Continuum mechanics: Finding the material derivative of plasma subjected to a decaying electric field

Question

I have been given the fact that a fluid is subjected to a decaying electric field of (scalar) magnitude: $$ e(\boldsymbol{x},t)=r^{-1}e^{-At},$$$$r^2=x_1^2+x_2^2+x_3^2$$ where $A$ is a positive constant, and the Eulerian velocity of the fluid is: $$v(\boldsymbol{x},t)=(x_1x_3,tx_2^2,tx_2x_3)$$ and I have to work out the material rate of change of $e$ at time $t=1$ of the particle at the point $\boldsymbol{x}=(2,-2,1)$. I haven't really done much mechanics in maths so the 'decaying electric field' is kind of new to me. I know that the material derivative is given by $$\nabla{e}{\cdot}v+e_t$$ So my questions is basically... how do I work out the gradient of $e$ when I have been given it in this form? Do I need to put in the given $x$ co-ordinates first, to obtain $r^2$ and then work out $\nabla{e}$ from there? Any help would be much appreciated!

Answer 1

First off MHD is a topic close to my heart!!

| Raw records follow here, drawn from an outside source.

This design comes from an exercise in tuning for small area on the open sky130 flow, not from production work.
The RTL was checked by simulation tests, not by an equivalence proof against the original design.
Power is estimated from default activity; no workload was simulated.

## sparmatic_core
module sparmatic_core (
    input  wire         clk,
    input  wire         rst,           
    input  wire         tick_en,
    input  wire         cmd_valid,
    input  wire [31:0]  cmd,
    input  wire [6:0]   irq_in,
    input  wire         rf_missed,
    input  wire         sync_pending,
    input  wire         need_analog,
    input  wire         need_fastclk,
    input  wire [7:0]   nv_marker,
    input  wire [7:0]   nv_year,
    input  wire [7:0]   nv_month,
    input  wire [7:0]   nv_day,
    input  wire [7:0]   nv_hour,
    input  wire [7:0]   nv_min,
    input  wire [7:0]   nv_sec,
    input  wire [7:0]   nv_addr,
    input  wire [671:0] nv_tab,        
    output reg          resp_valid,
    output reg  [2:0]   resp_status,
    output reg  [31:0]  resp_data,
    output reg          ovf,
    output reg          sec_tick,
    output reg          wake,
    output reg          sleep_ok,
    output reg  [1:0]   sleep_mode,
    output reg          fatal
);
Settings: LEC_CHECK=0, CAP_MARGIN=10, CORE_MARGIN=2, CORE_UTILIZATION=40, CTS_BUF_LIST=sky130_fd_sc_hd__clkbuf_4, GPL_TIMING_DRIVEN=0, PLACE_DENSITY=0.6, SLEW_MARGIN=10; clock period 30.0 ns.
standard.sh (not shown) runs the stock make flow with config.mk's settings and CLKGATE_MAP_FILE= SYNTH_SCRIPT=/design/flow/synth_recipe.tcl, a recipe that flattens the netlist after the stock synthesis.
==> flow/flow/run.sh <==
#!/bin/bash
# Layout flow: the standard flow (standard.sh) with these changes:
#  - synthesis runs flow/synth_area.tcl, which is synth_recipe.tcl with an
#    area-oriented logic mapping (same registers as the standard synthesis);
#  - the port buffers that placement inserts are sky130_fd_sc_hd__buf_1;
#  - clock tree synthesis uses sky130_fd_sc_hd__clkbuf_4 in clusters of at
#    most 8 sinks within 35 um, and adds no dummy loads.
# The make output goes to flow_make.log; ORFS keeps each step's log under
# orfs/logs.
set -euo pipefail
HERE=$(pwd)
export AREA_ABC_SCRIPT=$HERE/flow/abc_area.script
export FLOW_SYNTH_TCL=$HERE/synth_recipe.tcl
export BUFFER_PORTS_ARGS="-buffer_cell sky130_fd_sc_hd__buf_1"
export CTS_ARGS="-sink_clustering_enable -repair_clock_nets -buf_list sky130_fd_sc_hd__clkbuf_4 -dont_use_dummy_load -sink_clustering_size 8 -sink_clustering_max_diameter 35"
sed "s#SYNTH_SCRIPT=[^ ]*#SYNTH_SCRIPT=$HERE/flow/synth_area.tcl#" standard.sh > my_standard.sh
grep -q "SYNTH_SCRIPT=$HERE/flow/synth_area.tcl" my_standard.sh
bash my_standard.sh > flow_make.log 2>&1
==> flow/flow/abc_area.script <==
strash
&get -n
&st
&dch
&nf -R 1000 -p -C 32 -F 8 -E 50
&st
&dch
&nf -R 1000 -p -C 32 -F 8 -E 50
&put
==> flow/flow/synth_area.tcl <==
# The standard flow's synthesis (synth_recipe.tcl, unchanged) with two changes to how the
# logic is mapped; registers are mapped before either takes effect, so they
# are the same as in the standard synthesis:
#  - ABC maps the logic with an area-oriented script (flow/abc_area.script);
#  - adders are left to ABC instead of being extracted into fa/ha cells.
set ::env(ADDER_MAP_FILE) ""
proc abc {args} {
  set i [lsearch $args -script]
  if { $i >= 0 } {
    set args [lreplace $args [expr { $i + 1 }] [expr { $i + 1 }] $::env(AREA_ABC_SCRIPT)]
  }
  yosys abc {*}$args
}
source $::env(FLOW_SYNTH_TCL)
Rerun with:
CORE_UTILIZATION = 45   (was 40)
PLACE_DENSITY = 0.65   (was 0.6)
Outcome: Critical path depth stays the same. Flip-flop and latch count stays the same. Wire length decreases by 2.3%. Total power decreases by 0.59%. Clock skew increases by 0.010 ns. Final cell count decreases by 1.9%. Worst setup slack degrades by 0.39 ns. Area after synthesis stays the same.
Rerun with:
==> flow/flow/run.sh (replaced) <==
#!/bin/bash
# Layout flow: the standard flow (standard.sh) with these changes:
#  - synthesis runs flow/synth_area.tcl, which is synth_recipe.tcl with an
#    area-oriented logic mapping (same registers as the standard synthesis);
#  - the port buffers that placement inserts are sky130_fd_sc_hd__buf_1;
#  - clock tree synthesis uses sky130_fd_sc_hd__clkbuf_4 and adds no dummy
#    loads.
# The make output goes to flow_make.log; ORFS keeps each step's log under
# orfs/logs.
set -euo pipefail
HERE=$(pwd)
export AREA_ABC_SCRIPT=$HERE/flow/abc_area.script
export FLOW_SYNTH_TCL=$HERE/synth_recipe.tcl
export BUFFER_PORTS_ARGS="-buffer_cell sky130_fd_sc_hd__buf_1"
export CTS_ARGS="-sink_clustering_enable -repair_clock_nets -buf_list sky130_fd_sc_hd__clkbuf_4 -dont_use_dummy_load"
sed "s#SYNTH_SCRIPT=[^ ]*#SYNTH_SCRIPT=$HERE/flow/synth_area.tcl#" standard.sh > my_standard.sh
grep -q "SYNTH_SCRIPT=$HERE/flow/synth_area.tcl" my_standard.sh
bash my_standard.sh > flow_make.log 2>&1
==> flow/flow/abc_area.script (replaced) <==
strash
&get -n
&st
&dch
&nf -R 1000 -p -C 32 -F 8
&st
&dch
&nf -R 1000 -p -C 32 -F 8
&put
CORE_UTILIZATION = 40   (was 45)
PLACE_DENSITY = 0.6   (was 0.65)
The new run went through all stages and came out clean.
Clock power increases by 19%.
Count of clock-buffer cells in the layout went up by 65.
Worst hold slack gets worse by 0.019 ns.
Final area went up by 2.7%.
Critical path depth fell by 4.

## afterwards: timing with drivers on the ports
In the flow no input, the clock included, has a driving cell. The finished layouts below were timed again as built, in two steps. Step 1 assumes that a clkbuf_16 drives the clock port and a buf_2 every other input. Step 2, shift: input delay + t, output delay - t, t = (earliest + latest rising clock arrival at the registers) / 2. This alone moves slack from input paths to output paths. a / b / c = ideal / step 1 / step 2; a / b = the first two.
run	shift t [ns]	slack for setup (ns)	hold slack, ns
the first run	1.196	9.109 / 9.075 / 9.075	0.463 / 0.463 / 0.463
the second run	1.185	8.724 / 8.692 / 8.692	0.473 / 0.473 / 0.473
the third run	1.200	8.592 / 8.560 / 8.560	0.454 / 0.454 / 0.454
After both steps every run listed still meets setup and hold. For the first run, which loses most, drivers alone change the setup slack by -0.034 ns; drivers and shift together by -0.034 ns.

The material derivative is not as you have given (or a typo) and instead is given by $$ \partial_t e + \mathbf{v}\cdot\nabla e $$ To compute the $\mathbf{v}\cdot \nabla$ we go as follows $$ \left(x_{1}x_{3},tx_{2}^{2},tx_{2}x_{3}\right)\cdot\left(\frac{\partial}{\partial x_{1}},\frac{\partial}{\partial x_{2}},\frac{\partial}{\partial x_{3}}\right) $$ This equates to $$ x_{1}x_{3}\frac{\partial}{\partial x_{1}} + tx_{2}^{2}\frac{\partial}{\partial x_{2}} + tx_{2}x_{3}\frac{\partial}{\partial x_{3}} $$

for which you can sub back into the original "material derivative". Then to complete your answer, you can compute the derivatives of r with respect to $x_{i}$ as normal. Alternatively you could of converted all the derivatives into cylindrical or spherical geometry, but I think the way i outlined above is more straight forward.

To explicitly show how to take the derivative, I will compute the first term. $$ x_{1}x_{3}\frac{\partial e}{\partial x_{1}} = x_{1}x_{3}\frac{\partial }{\partial x_{1}}\left(-\frac{1}{r}\mathrm{e}^{-At}\right) = \mathrm{e}^{-At}\frac{-x_{1}x_{3}}{r^{2}}\frac{\partial r}{\partial x_{1}} $$ You can finish off the differentiation. So now since i decided to stay in these cartesian co-ordinates, it makes compute the derivatives more cumbersome, but not impossible. You will have to do the same for the derivatives with respect to $x_{2}$ and $x_3$.